BEGIN

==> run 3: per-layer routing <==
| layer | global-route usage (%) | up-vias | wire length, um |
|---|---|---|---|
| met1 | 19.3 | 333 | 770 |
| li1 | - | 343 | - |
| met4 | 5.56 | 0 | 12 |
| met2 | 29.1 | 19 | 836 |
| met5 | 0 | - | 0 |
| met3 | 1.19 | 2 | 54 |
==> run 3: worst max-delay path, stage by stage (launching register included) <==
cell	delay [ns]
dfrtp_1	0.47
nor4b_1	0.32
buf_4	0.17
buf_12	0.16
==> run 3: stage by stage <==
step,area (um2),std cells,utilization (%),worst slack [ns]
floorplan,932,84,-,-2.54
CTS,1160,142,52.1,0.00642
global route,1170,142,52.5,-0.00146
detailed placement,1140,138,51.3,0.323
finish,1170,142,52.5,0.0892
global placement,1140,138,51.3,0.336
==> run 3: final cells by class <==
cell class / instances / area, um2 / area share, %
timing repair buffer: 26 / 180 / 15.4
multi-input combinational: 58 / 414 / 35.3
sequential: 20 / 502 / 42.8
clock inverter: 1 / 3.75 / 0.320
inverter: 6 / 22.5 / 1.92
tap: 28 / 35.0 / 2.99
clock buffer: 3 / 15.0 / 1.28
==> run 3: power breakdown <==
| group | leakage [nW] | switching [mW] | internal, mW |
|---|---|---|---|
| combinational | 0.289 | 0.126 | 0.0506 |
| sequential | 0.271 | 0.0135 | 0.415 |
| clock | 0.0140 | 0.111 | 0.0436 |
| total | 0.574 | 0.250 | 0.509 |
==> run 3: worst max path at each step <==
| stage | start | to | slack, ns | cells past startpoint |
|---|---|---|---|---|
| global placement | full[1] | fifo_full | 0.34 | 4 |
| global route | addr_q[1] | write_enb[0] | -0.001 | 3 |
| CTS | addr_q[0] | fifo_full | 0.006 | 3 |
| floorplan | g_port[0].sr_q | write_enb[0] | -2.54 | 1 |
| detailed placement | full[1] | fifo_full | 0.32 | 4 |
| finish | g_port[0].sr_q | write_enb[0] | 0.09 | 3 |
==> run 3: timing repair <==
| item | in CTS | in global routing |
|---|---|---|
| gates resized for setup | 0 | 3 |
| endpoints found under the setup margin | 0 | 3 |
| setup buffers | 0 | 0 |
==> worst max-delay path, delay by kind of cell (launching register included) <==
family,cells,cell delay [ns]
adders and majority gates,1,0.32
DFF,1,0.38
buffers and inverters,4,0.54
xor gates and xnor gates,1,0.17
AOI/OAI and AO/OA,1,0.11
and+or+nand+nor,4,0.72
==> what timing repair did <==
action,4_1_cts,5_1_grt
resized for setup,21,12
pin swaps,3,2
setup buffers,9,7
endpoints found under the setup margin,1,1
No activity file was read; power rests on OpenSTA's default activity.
$ cat src/rtl/disp_pkg.sv
// Shared constants and state type for the display word arbiter.
package disp_pkg;
  localparam int          DISP_WORD_W        = 32;
  localparam int          DISP_TAG_LSB       = 28;
  localparam logic [31:0] DISP_IDLE_WORD_DEF = 32'h0000_0000;

  typedef enum logic [1:0] {IDLE, DWELL, OPEN} disp_arb_state_t;
endpackage

$ cat src/rtl/rr_pick.sv
// Combinational round-robin search: first requester after 'last', wrapping,
// optionally skipping the current owner.
module rr_pick #(
  parameter int N_SRC = 4,
  parameter int IDW   = $clog2(N_SRC)
) (
  input  logic [N_SRC-1:0] req,
  input  logic [IDW-1:0]   last,
  input  logic             exclude_en,
  input  logic [IDW-1:0]   exclude_idx,
  output logic             found,
  output logic [IDW-1:0]   idx
);
  always_comb begin
    int j;
    found = 1'b0;
    idx   = '0;
    j     = 0;
    for (int k = 1; k <= N_SRC; k++) begin
      j = int'(last) + k;
      if (j >= N_SRC) j = j - N_SRC;
      if (!found && req[j] && !(exclude_en && (j[IDW-1:0] == exclude_idx))) begin
        found = 1'b1;
        idx   = j[IDW-1:0];
      end
    end
  end
endmodule

$ cat src/rtl/disp_arbiter.sv
// Round-robin owner of the 7-segment scanner word with a tick-counted dwell.
// Optional macro DISP_ARB_SRCTAG_EN puts the owner index in word[31:28].
module disp_arbiter
  import disp_pkg::*;
#(
  parameter int          N_SRC      = 4,
  parameter int          HOLD_TICKS = 1000,
  parameter logic [31:0] IDLE_WORD  = DISP_IDLE_WORD_DEF
) (
  input  logic                       clk,
  input  logic                       rst,
  input  logic                       tick,
  input  logic [N_SRC-1:0]           req,
  input  logic [32*N_SRC-1:0]        words,
  output logic [DISP_WORD_W-1:0]     word,
  output logic [N_SRC-1:0]           grant,
  output logic [$clog2(N_SRC)-1:0]   gnt_id,
  output logic                       busy
);
  localparam int IDW   = $clog2(N_SRC);
  // HOLD_TICKS=0 would give a zero-width counter; keep at least one bit.
  localparam int CNT_W = (HOLD_TICKS > 0) ? $clog2(HOLD_TICKS + 1) : 1;
  localparam logic [CNT_W-1:0] HOLD_LD = CNT_W'(HOLD_TICKS);

  disp_arb_state_t         r_state, w_state;
  logic [CNT_W-1:0]        r_cnt, w_cnt;
  logic [IDW-1:0]          r_last, w_last;
  logic [IDW-1:0]          r_owner, w_owner;
  logic [N_SRC-1:0]        r_grant, w_grant;
  logic                    r_busy, w_busy;
  logic [DISP_WORD_W-1:0]  r_word, w_word;
  logic [DISP_WORD_W-1:0]  w_src [N_SRC];
  logic                    w_found, w_take;
  logic [IDW-1:0]          w_idx;

  rr_pick #(.N_SRC(N_SRC), .IDW(IDW)) u_pick (
    .req        (req),
    .last       (r_last),
    .exclude_en (r_state != IDLE),
    .exclude_idx(r_owner),
    .found      (w_found),
    .idx        (w_idx)
  );

  always_comb begin
    for (int i = 0; i < N_SRC; i++) w_src[i] = words[32*i +: 32];
  end

  always_comb begin
    w_state = r_state;
    w_cnt   = r_cnt;
    w_last  = r_last;
    w_owner = r_owner;
    w_take  = 1'b0;
    w_grant = '0;
    w_word  = IDLE_WORD;
    case (r_state)
      IDLE: begin
        if (w_found) w_take = 1'b1;
      end
      DWELL: begin
        if (!req[r_owner]) begin
          if (w_found) w_take = 1'b1;
          else         w_state = IDLE;
        end else if (r_cnt == '0) begin
          w_state = OPEN;
        end else if (tick) begin
          w_cnt = r_cnt - 1'b1;
        end
      end
      OPEN: begin
        if (w_found)           w_take  = 1'b1;
        else if (!req[r_owner]) w_state = IDLE;
      end
      default: w_state = IDLE;
    endcase
    // A fresh grant reloads the counter, so any coincident tick is dropped.
    if (w_take) begin
      w_state = DWELL;
      w_cnt   = HOLD_LD;
      w_last  = w_idx;
      w_owner = w_idx;
    end
    if (w_state == IDLE) w_owner = '0;
    w_busy = (w_state != IDLE);
    if (w_busy) begin
      w_grant[w_owner] = 1'b1;
`ifdef DISP_ARB_SRCTAG_EN
      w_word = {4'(w_owner), w_src[w_owner][DISP_TAG_LSB-1:0]};
`else
      w_word = w_src[w_owner];
`endif
    end
  end

  always_ff @(posedge clk) begin
    if (rst) begin
      r_state <= IDLE;
      r_cnt   <= '0;
      r_last  <= IDW'(N_SRC - 1);
      r_owner <= '0;
      r_grant <= '0;
      r_busy  <= 1'b0;
      r_word  <= IDLE_WORD;
    end else begin
      r_state <= w_state;
      r_cnt   <= w_cnt;
      r_last  <= w_last;
      r_owner <= w_owner;
      r_grant <= w_grant;
      r_busy  <= w_busy;
      r_word  <= w_word;
    end
  end

  assign word   = r_word;
  assign grant  = r_grant;
  assign gnt_id = r_owner;
  assign busy   = r_busy;
endmodule
[config.mk]
export PLATFORM = sky130hd
export DESIGN_NAME = sdram_arbiter
export DESIGN_NICKNAME = d
export VERILOG_FILES = /design/src/rtl/sdram_pkg.sv /design/src/rtl/sdram_refresh_timer.sv /design/src/rtl/sdram_arbiter.sv
export SDC_FILE = /design/constraint.sdc
export NUM_CORES = 1
export LEC_CHECK = 0
export ABC_AREA = 1
export CORE_MARGIN = 2
export CORE_UTILIZATION = 45
export CTS_BUF_LIST = sky130_fd_sc_hd__clkbuf_4 sky130_fd_sc_hd__clkbuf_8
export DETAILED_ROUTE_END_ITERATION = 8
export PLACE_DENSITY_LB_ADDON = 0.08
export SYNTH_ARGS = -nofsm -noshare
export SYNTH_HDL_FRONTEND = slang
export SYNTH_SLANG_ARGS = --single-unit
[constraint.sdc]
create_clock -name clk -period 1.8 [get_ports clk]
set_input_delay 0.36 -clock clk [delete_from_list [all_inputs] [get_ports clk]]
set_output_delay 0.36 -clock clk [all_outputs]
set_load 0.01 [all_outputs]
[src/rtl/sdram_pkg.sv]
// sdram_pkg: shared FSM states, owner encoding and default timing parameters
package sdram_pkg;
  typedef enum logic [1:0] {IDLE, ISSUE, WAIT_BUSY, WAIT_DONE} state_t;
  typedef enum logic [1:0] {NONE, P0, P1, REF} owner_t;
  localparam int REFRESH_INTERVAL_DEF = 810;
  localparam int FAIR_LIMIT_DEF = 4;
endpackage

[src/rtl/sdram_refresh_timer.sv]
// sdram_refresh_timer: periodic refresh request with sticky overrun flag
module sdram_refresh_timer
  import sdram_pkg::*;
#(
  parameter int REFRESH_INTERVAL = REFRESH_INTERVAL_DEF
) (
  input  logic clk,
  input  logic resetn,
  input  logic enabled,
  input  logic clear,
  output logic pending,
  output logic overrun
);
  localparam int CW = REFRESH_INTERVAL > 1 ? $clog2(REFRESH_INTERVAL) : 1;
  logic [CW-1:0] cnt;
  logic expire;
  assign expire = enabled && cnt == CW'(REFRESH_INTERVAL - 1);
  // a new expiry beats a same-cycle clear, and expiring onto a pending refresh is an overrun
  always_ff @(posedge clk or negedge resetn)
    if (!resetn) begin
      cnt <= '0;
      pending <= 1'b0;
      overrun <= 1'b0;
    end else begin
      if (enabled) cnt <= expire ? '0 : cnt + 1'b1;
      pending <= expire | (pending & ~clear);
      overrun <= overrun | (expire & pending);
    end
endmodule
**config.mk**
```make
export PLATFORM = sky130hd
export DESIGN_NAME = queue_ctrl
export DESIGN_NICKNAME = d
export VERILOG_FILES = /design/src/rtl/queue_pkg.sv /design/src/rtl/queue_mem.sv /design/src/rtl/queue_ctrl.sv
export SDC_FILE = /design/constraint.sdc
export NUM_CORES = 1
export LEC_CHECK = 0
export ABC_CLOCK_PERIOD_IN_PS = 8200
export CORE_MARGIN = 1
export CORE_UTILIZATION = 50
export CTS_CLUSTER_DIAMETER = 200
export DETAILED_ROUTE_END_ITERATION = 7
export PLACE_DENSITY = 0.65
export SYNTH_ARGS = -nofsm -noshare
export SYNTH_HDL_FRONTEND = slang
export SYNTH_SLANG_ARGS = --single-unit
```
**constraint.sdc**
```tcl
create_clock -name Clk -period 8.2 [get_ports Clk]
set_input_delay 1.64 -clock Clk [delete_from_list [all_inputs] [get_ports Clk]]
set_output_delay 1.64 -clock Clk [all_outputs]
set_load 0.03 [all_outputs]
```
**src/rtl/queue_pkg.sv**
```systemverilog
// Shared types and defaults for the queue controller and its storage.
// Holds the occupancy state encoding and the default word/pointer widths.
package queue_pkg;

  localparam int DEFAULT_DATAWIDTH = 8;
  localparam int DEFAULT_ADDRWIDTH = 4;

  typedef enum logic [1:0] {
    EMPTY   = 2'd0,
    PARTIAL = 2'd1,
    FULL    = 2'd2
  } state_t;

  // A single-entry queue (ADDRWIDTH == 0) still needs a one-bit pointer vector.
  function automatic int ptr_width(input int addr_width);
    return (addr_width > 0) ? addr_width : 1;
  endfunction

endpackage

```
**src/rtl/queue_mem.sv**
```systemverilog
// DEPTH x DATAWIDTH register file: one write port, one asynchronous read port,
// all words cleared by reset.
module queue_mem
  import queue_pkg::*;
#(
  parameter int DATAWIDTH = DEFAULT_DATAWIDTH,
  parameter int ADDRWIDTH = DEFAULT_ADDRWIDTH
) (
  input  logic                                Clk,
  input  logic                                Rst,
  input  logic                                wr_en,
  input  logic [ptr_width(ADDRWIDTH)-1:0]     wr_addr,
  input  logic [DATAWIDTH-1:0]                wr_data,
  input  logic [ptr_width(ADDRWIDTH)-1:0]     rd_addr,
  output logic [DATAWIDTH-1:0]                rd_data
);

  localparam int DEPTH = 2 ** ADDRWIDTH;

  logic [DATAWIDTH-1:0] mem_reg [DEPTH];

  always_ff @(posedge Clk or posedge Rst) begin
    if (Rst) begin
      for (int i = 0; i < DEPTH; i++) begin
        mem_reg[i] <= '0;
      end
    end else if (wr_en) begin
      mem_reg[wr_addr] <= wr_data;
    end
  end

  // Show-ahead read: the head word is visible without a read strobe.
  assign rd_data = mem_reg[rd_addr];

endmodule

```
**src/rtl/queue_ctrl.sv**
```systemverilog
// Valid/ready FIFO controller: pointers, occupancy count and an EMPTY/PARTIAL/FULL
// FSM, plus step/direction strobes for a downstream occupancy counter.
module queue_ctrl
  import queue_pkg::*;
#(
  parameter int DATAWIDTH = DEFAULT_DATAWIDTH,
  parameter int ADDRWIDTH = DEFAULT_ADDRWIDTH
) (
  input  logic                 Clk,
  input  logic                 Rst,
  input  logic                 PushValid,
  input  logic [DATAWIDTH-1:0] PushData,
  output logic                 PushReady,
  output logic                 PopValid,
  output logic [DATAWIDTH-1:0] PopData,
  input  logic                 PopReady,
  output logic [ADDRWIDTH:0]   Count,
  output logic                 Full,
  output logic                 Empty,
  output logic                 CntEn,
  output logic                 CntDir
);

  localparam int DEPTH = 2 ** ADDRWIDTH;
  localparam int PTRW  = ptr_width(ADDRWIDTH);
  localparam int CW    = ADDRWIDTH + 1;

  state_t          state_reg, state_next;
  logic [PTRW-1:0] wr_ptr_reg, rd_ptr_reg;
  logic [CW-1:0]   count_reg;
  logic            push, pop;

  function automatic logic [PTRW-1:0] ptr_inc(input logic [PTRW-1:0] p);
    return (p == PTRW'(DEPTH - 1)) ? '0 : p + PTRW'(1);
  endfunction

  // Handshakes decode the state register directly so ready/valid never loop back.
  assign push = PushValid && (state_reg != FULL) && !Rst;
  assign pop  = PopReady && (state_reg != EMPTY) && !Rst;

  queue_mem #(
    .DATAWIDTH(DATAWIDTH),
    .ADDRWIDTH(ADDRWIDTH)
  ) u_mem (
    .Clk     (Clk),
    .Rst     (Rst),
    .wr_en   (push),
    .wr_addr (wr_ptr_reg),
    .wr_data (PushData),
    .rd_addr (rd_ptr_reg),
    .rd_data (PopData)
  );

  always_ff @(posedge Clk or posedge Rst) begin
    if (Rst) begin
      wr_ptr_reg <= '0;
      rd_ptr_reg <= '0;
      count_reg  <= '0;
    end else begin
      if (push) wr_ptr_reg <= ptr_inc(wr_ptr_reg);
      if (pop)  rd_ptr_reg <= ptr_inc(rd_ptr_reg);
      if (push && !pop)      count_reg <= count_reg + CW'(1);
      else if (pop && !push) count_reg <= count_reg - CW'(1);
    end
  end

  always_ff @(posedge Clk or posedge Rst) begin
    if (Rst) state_reg <= EMPTY;
    else     state_reg <= state_next;
  end

  always_comb begin
    state_next = state_reg;
    case (state_reg)
      EMPTY: begin
        if (push) state_next = (DEPTH == 1) ? FULL : PARTIAL;
      end
      PARTIAL: begin
        if (push && !pop && count_reg == CW'(DEPTH - 1))  state_next = FULL;
        else if (pop && !push && count_reg == CW'(1))     state_next = EMPTY;
      end
      FULL: begin
        if (pop) state_next = (DEPTH == 1) ? EMPTY : PARTIAL;
      end
      default: state_next = EMPTY;
    endcase
  end

  always_comb begin
    Empty     = (state_reg == EMPTY);
    Full      = (state_reg == FULL);
    PushReady = (state_reg != FULL);
    PopValid  = (state_reg != EMPTY);
    CntEn     = push ^ pop;
    CntDir    = push;
    Count     = count_reg;
  end

endmodule

```
<file path="src/rtl/mc_pkg.sv">
// Shared constants and types for the multicycle MIPS-subset controller.
package mc_pkg;

  // Primary opcodes, IR[31:26]
  localparam logic [5:0] OP_RTYPE = 6'b000000;
  localparam logic [5:0] OP_LW    = 6'b100011;
  localparam logic [5:0] OP_SW    = 6'b101011;
  localparam logic [5:0] OP_BEQ   = 6'b000100;
  localparam logic [5:0] OP_ADDI  = 6'b001000;
  localparam logic [5:0] OP_J     = 6'b000010;

  // Controller states; encodings 12..15 are unreachable
  typedef enum logic [3:0] {
    S_FETCH  = 4'd0,
    S_DECODE = 4'd1,
    S_MEMADR = 4'd2,
    S_MEMRD  = 4'd3,
    S_MEMWB  = 4'd4,
    S_MEMWR  = 4'd5,
    S_EXEC   = 4'd6,
    S_ALUWB  = 4'd7,
    S_BRANCH = 4'd8,
    S_ADDIEX = 4'd9,
    S_ADDIWB = 4'd10,
    S_JUMP   = 4'd11
  } state_t;

  localparam logic [1:0] ALUOP_ADD   = 2'b00;
  localparam logic [1:0] ALUOP_SUB   = 2'b01;
  localparam logic [1:0] ALUOP_FUNCT = 2'b10;

  localparam logic [1:0] SRCB_B     = 2'b00;
  localparam logic [1:0] SRCB_FOUR  = 2'b01;
  localparam logic [1:0] SRCB_IMM   = 2'b10;
  localparam logic [1:0] SRCB_IMMSH = 2'b11;

  localparam logic [1:0] PCSRC_ALU    = 2'b00;
  localparam logic [1:0] PCSRC_ALUOUT = 2'b01;
  localparam logic [1:0] PCSRC_JUMP   = 2'b10;

  // Datapath control bundle produced by the output decoder
  typedef struct packed {
    logic       iord;
    logic       mem_write;
    logic       ir_write;
    logic       pc_en;
    logic [1:0] pc_src;
    logic       alu_src_a;
    logic [1:0] alu_src_b;
    logic [1:0] alu_op;
    logic       reg_dst;
    logic       mem_to_reg;
    logic       reg_write;
  } ctrl_t;

endpackage

</file>
<file path="src/rtl/mc_output_decode.sv">
// Moore output decoder: current state (plus MemReady/Zero qualifiers) -> controls.
module mc_output_decode
  import mc_pkg::*;
#(
  parameter int STATE_W = 4
) (
  input  logic [STATE_W-1:0] state_i,
  input  logic               mem_ready_i,
  input  logic               zero_i,
  output ctrl_t              ctrl_o
);

  logic pc_write;
  logic branch;

  // Per-state control decode; unknown encodings fall through to all-zero controls
  always_comb begin
    ctrl_o   = '0;
    pc_write = 1'b0;
    branch   = 1'b0;
    case (state_i)
      S_FETCH: begin
        ctrl_o.alu_src_b = SRCB_FOUR;
        ctrl_o.alu_op    = ALUOP_ADD;
        ctrl_o.pc_src    = PCSRC_ALU;
        ctrl_o.ir_write  = mem_ready_i;
        pc_write         = mem_ready_i;
      end
      S_DECODE: begin
        ctrl_o.alu_src_b = SRCB_IMMSH;
        ctrl_o.alu_op    = ALUOP_ADD;
      end
      S_MEMADR, S_ADDIEX: begin
        ctrl_o.alu_src_a = 1'b1;
        ctrl_o.alu_src_b = SRCB_IMM;
        ctrl_o.alu_op    = ALUOP_ADD;
      end
      S_MEMRD: ctrl_o.iord = 1'b1;
      S_MEMWB: begin
        ctrl_o.mem_to_reg = 1'b1;
        ctrl_o.reg_write  = 1'b1;
      end
      // Write strobe stays up until memory accepts it
      S_MEMWR: begin
        ctrl_o.iord      = 1'b1;
        ctrl_o.mem_write = 1'b1;
      end
      S_EXEC: begin
        ctrl_o.alu_src_a = 1'b1;
        ctrl_o.alu_src_b = SRCB_B;
        ctrl_o.alu_op    = ALUOP_FUNCT;
      end
      S_ALUWB: begin
        ctrl_o.reg_dst   = 1'b1;
        ctrl_o.reg_write = 1'b1;
      end
      S_BRANCH: begin
        ctrl_o.alu_src_a = 1'b1;
        ctrl_o.alu_src_b = SRCB_B;
        ctrl_o.alu_op    = ALUOP_SUB;
        ctrl_o.pc_src    = PCSRC_ALUOUT;
        branch           = 1'b1;
      end
      S_ADDIWB: ctrl_o.reg_write = 1'b1;
      S_JUMP: begin
        ctrl_o.pc_src = PCSRC_JUMP;
        pc_write      = 1'b1;
      end
      default: ctrl_o = '0;
    endcase
    ctrl_o.pc_en = pc_write | (branch & zero_i);
  end

endmodule

</file>
<file path="src/rtl/multicycle_controller.sv">
// Multicycle MIPS-subset controller: state register, next-state logic and reset masking.
module multicycle_controller
  import mc_pkg::*;
#(
  parameter int USE_MEM_READY = 1,
  parameter int STATE_W       = 4
) (
  input  logic               clk,
  input  logic               reset,
  input  logic [5:0]         Opcode,
  input  logic               Zero,
  input  logic               MemReady,
  output logic               IorD,
  output logic               MemWrite,
  output logic               IRWrite,
  output logic               PCEn,
  output logic [1:0]         PCSrc,
  output logic               ALUSrcA,
  output logic [1:0]         ALUSrcB,
  output logic [1:0]         ALUOp,
  output logic               RegDst,
  output logic               MemtoReg,
  output logic               RegWrite,
  output logic               IllegalOp,
  output logic [STATE_W-1:0] State
);

  state_t state_q, state_d;
  state_t dec_state;
  logic   mem_rdy;
  logic   illegal;
  ctrl_t  ctrl;

  assign mem_rdy = (USE_MEM_READY != 0) ? MemReady : 1'b1;

  // State register, synchronous reset back to instruction fetch
  always_ff @(posedge clk) begin
    if (reset) state_q <= S_FETCH;
    else       state_q <= state_d;
  end

  // Next-state sequencing; opcode only matters in DECODE and MEMADR
  always_comb begin
    state_d = S_FETCH;
    illegal = 1'b0;
    case (state_q)
      S_FETCH:  state_d = mem_rdy ? S_DECODE : S_FETCH;
      S_DECODE: begin
        case (Opcode)
          OP_LW, OP_SW: state_d = S_MEMADR;
          OP_RTYPE:     state_d = S_EXEC;
          OP_BEQ:       state_d = S_BRANCH;
          OP_ADDI:      state_d = S_ADDIEX;
          OP_J:         state_d = S_JUMP;
          default: begin
            state_d = S_FETCH;
            illegal = 1'b1;
          end
        endcase
      end
      S_MEMADR: state_d = (Opcode == OP_SW) ? S_MEMWR : S_MEMRD;
      S_MEMRD:  state_d = mem_rdy ? S_MEMWB : S_MEMRD;
      S_MEMWR:  state_d = mem_rdy ? S_FETCH : S_MEMWR;
      S_EXEC:   state_d = S_ALUWB;
      S_ADDIEX: state_d = S_ADDIWB;
      default:  state_d = S_FETCH;
    endcase
  end

  // During reset the selects show FETCH values; enables are masked below
  assign dec_state = reset ? S_FETCH : state_q;

  mc_output_decode #(.STATE_W(STATE_W)) u_dec (
    .state_i     (dec_state),
    .mem_ready_i (mem_rdy),
    .zero_i      (Zero),
    .ctrl_o      (ctrl)
  );

  assign IorD      = ctrl.iord;
  assign PCSrc     = ctrl.pc_src;
  assign ALUSrcA   = ctrl.alu_src_a;
  assign ALUSrcB   = ctrl.alu_src_b;
  assign ALUOp     = ctrl.alu_op;
  assign RegDst    = ctrl.reg_dst;
  assign MemtoReg  = ctrl.mem_to_reg;
  assign MemWrite  = ctrl.mem_write & ~reset;
  assign IRWrite   = ctrl.ir_write  & ~reset;
  assign PCEn      = ctrl.pc_en     & ~reset;
  assign RegWrite  = ctrl.reg_write & ~reset;
  assign IllegalOp = illegal        & ~reset;
  assign State     = state_q;

endmodule

</file>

END

What you should do
Look through the material above and print exactly the lines from the one containing "met5 | 0 | - | 0 |" to the one containing "-0.001 | 3 |", both included, and nothing more.

Response
| met5 | 0 | - | 0 |
| met3 | 1.19 | 2 | 54 |
==> run 3: worst max-delay path, stage by stage (launching register included) <==
cell	delay [ns]
dfrtp_1	0.47
nor4b_1	0.32
buf_4	0.17
buf_12	0.16
==> run 3: stage by stage <==
step,area (um2),std cells,utilization (%),worst slack [ns]
floorplan,932,84,-,-2.54
CTS,1160,142,52.1,0.00642
global route,1170,142,52.5,-0.00146
detailed placement,1140,138,51.3,0.323
finish,1170,142,52.5,0.0892
global placement,1140,138,51.3,0.336
==> run 3: final cells by class <==
cell class / instances / area, um2 / area share, %
timing repair buffer: 26 / 180 / 15.4
multi-input combinational: 58 / 414 / 35.3
sequential: 20 / 502 / 42.8
clock inverter: 1 / 3.75 / 0.320
inverter: 6 / 22.5 / 1.92
tap: 28 / 35.0 / 2.99
clock buffer: 3 / 15.0 / 1.28
==> run 3: power breakdown <==
| group | leakage [nW] | switching [mW] | internal, mW |
|---|---|---|---|
| combinational | 0.289 | 0.126 | 0.0506 |
| sequential | 0.271 | 0.0135 | 0.415 |
| clock | 0.0140 | 0.111 | 0.0436 |
| total | 0.574 | 0.250 | 0.509 |
==> run 3: worst max path at each step <==
| stage | start | to | slack, ns | cells past startpoint |
|---|---|---|---|---|
| global placement | full[1] | fifo_full | 0.34 | 4 |
| global route | addr_q[1] | write_enb[0] | -0.001 | 3 |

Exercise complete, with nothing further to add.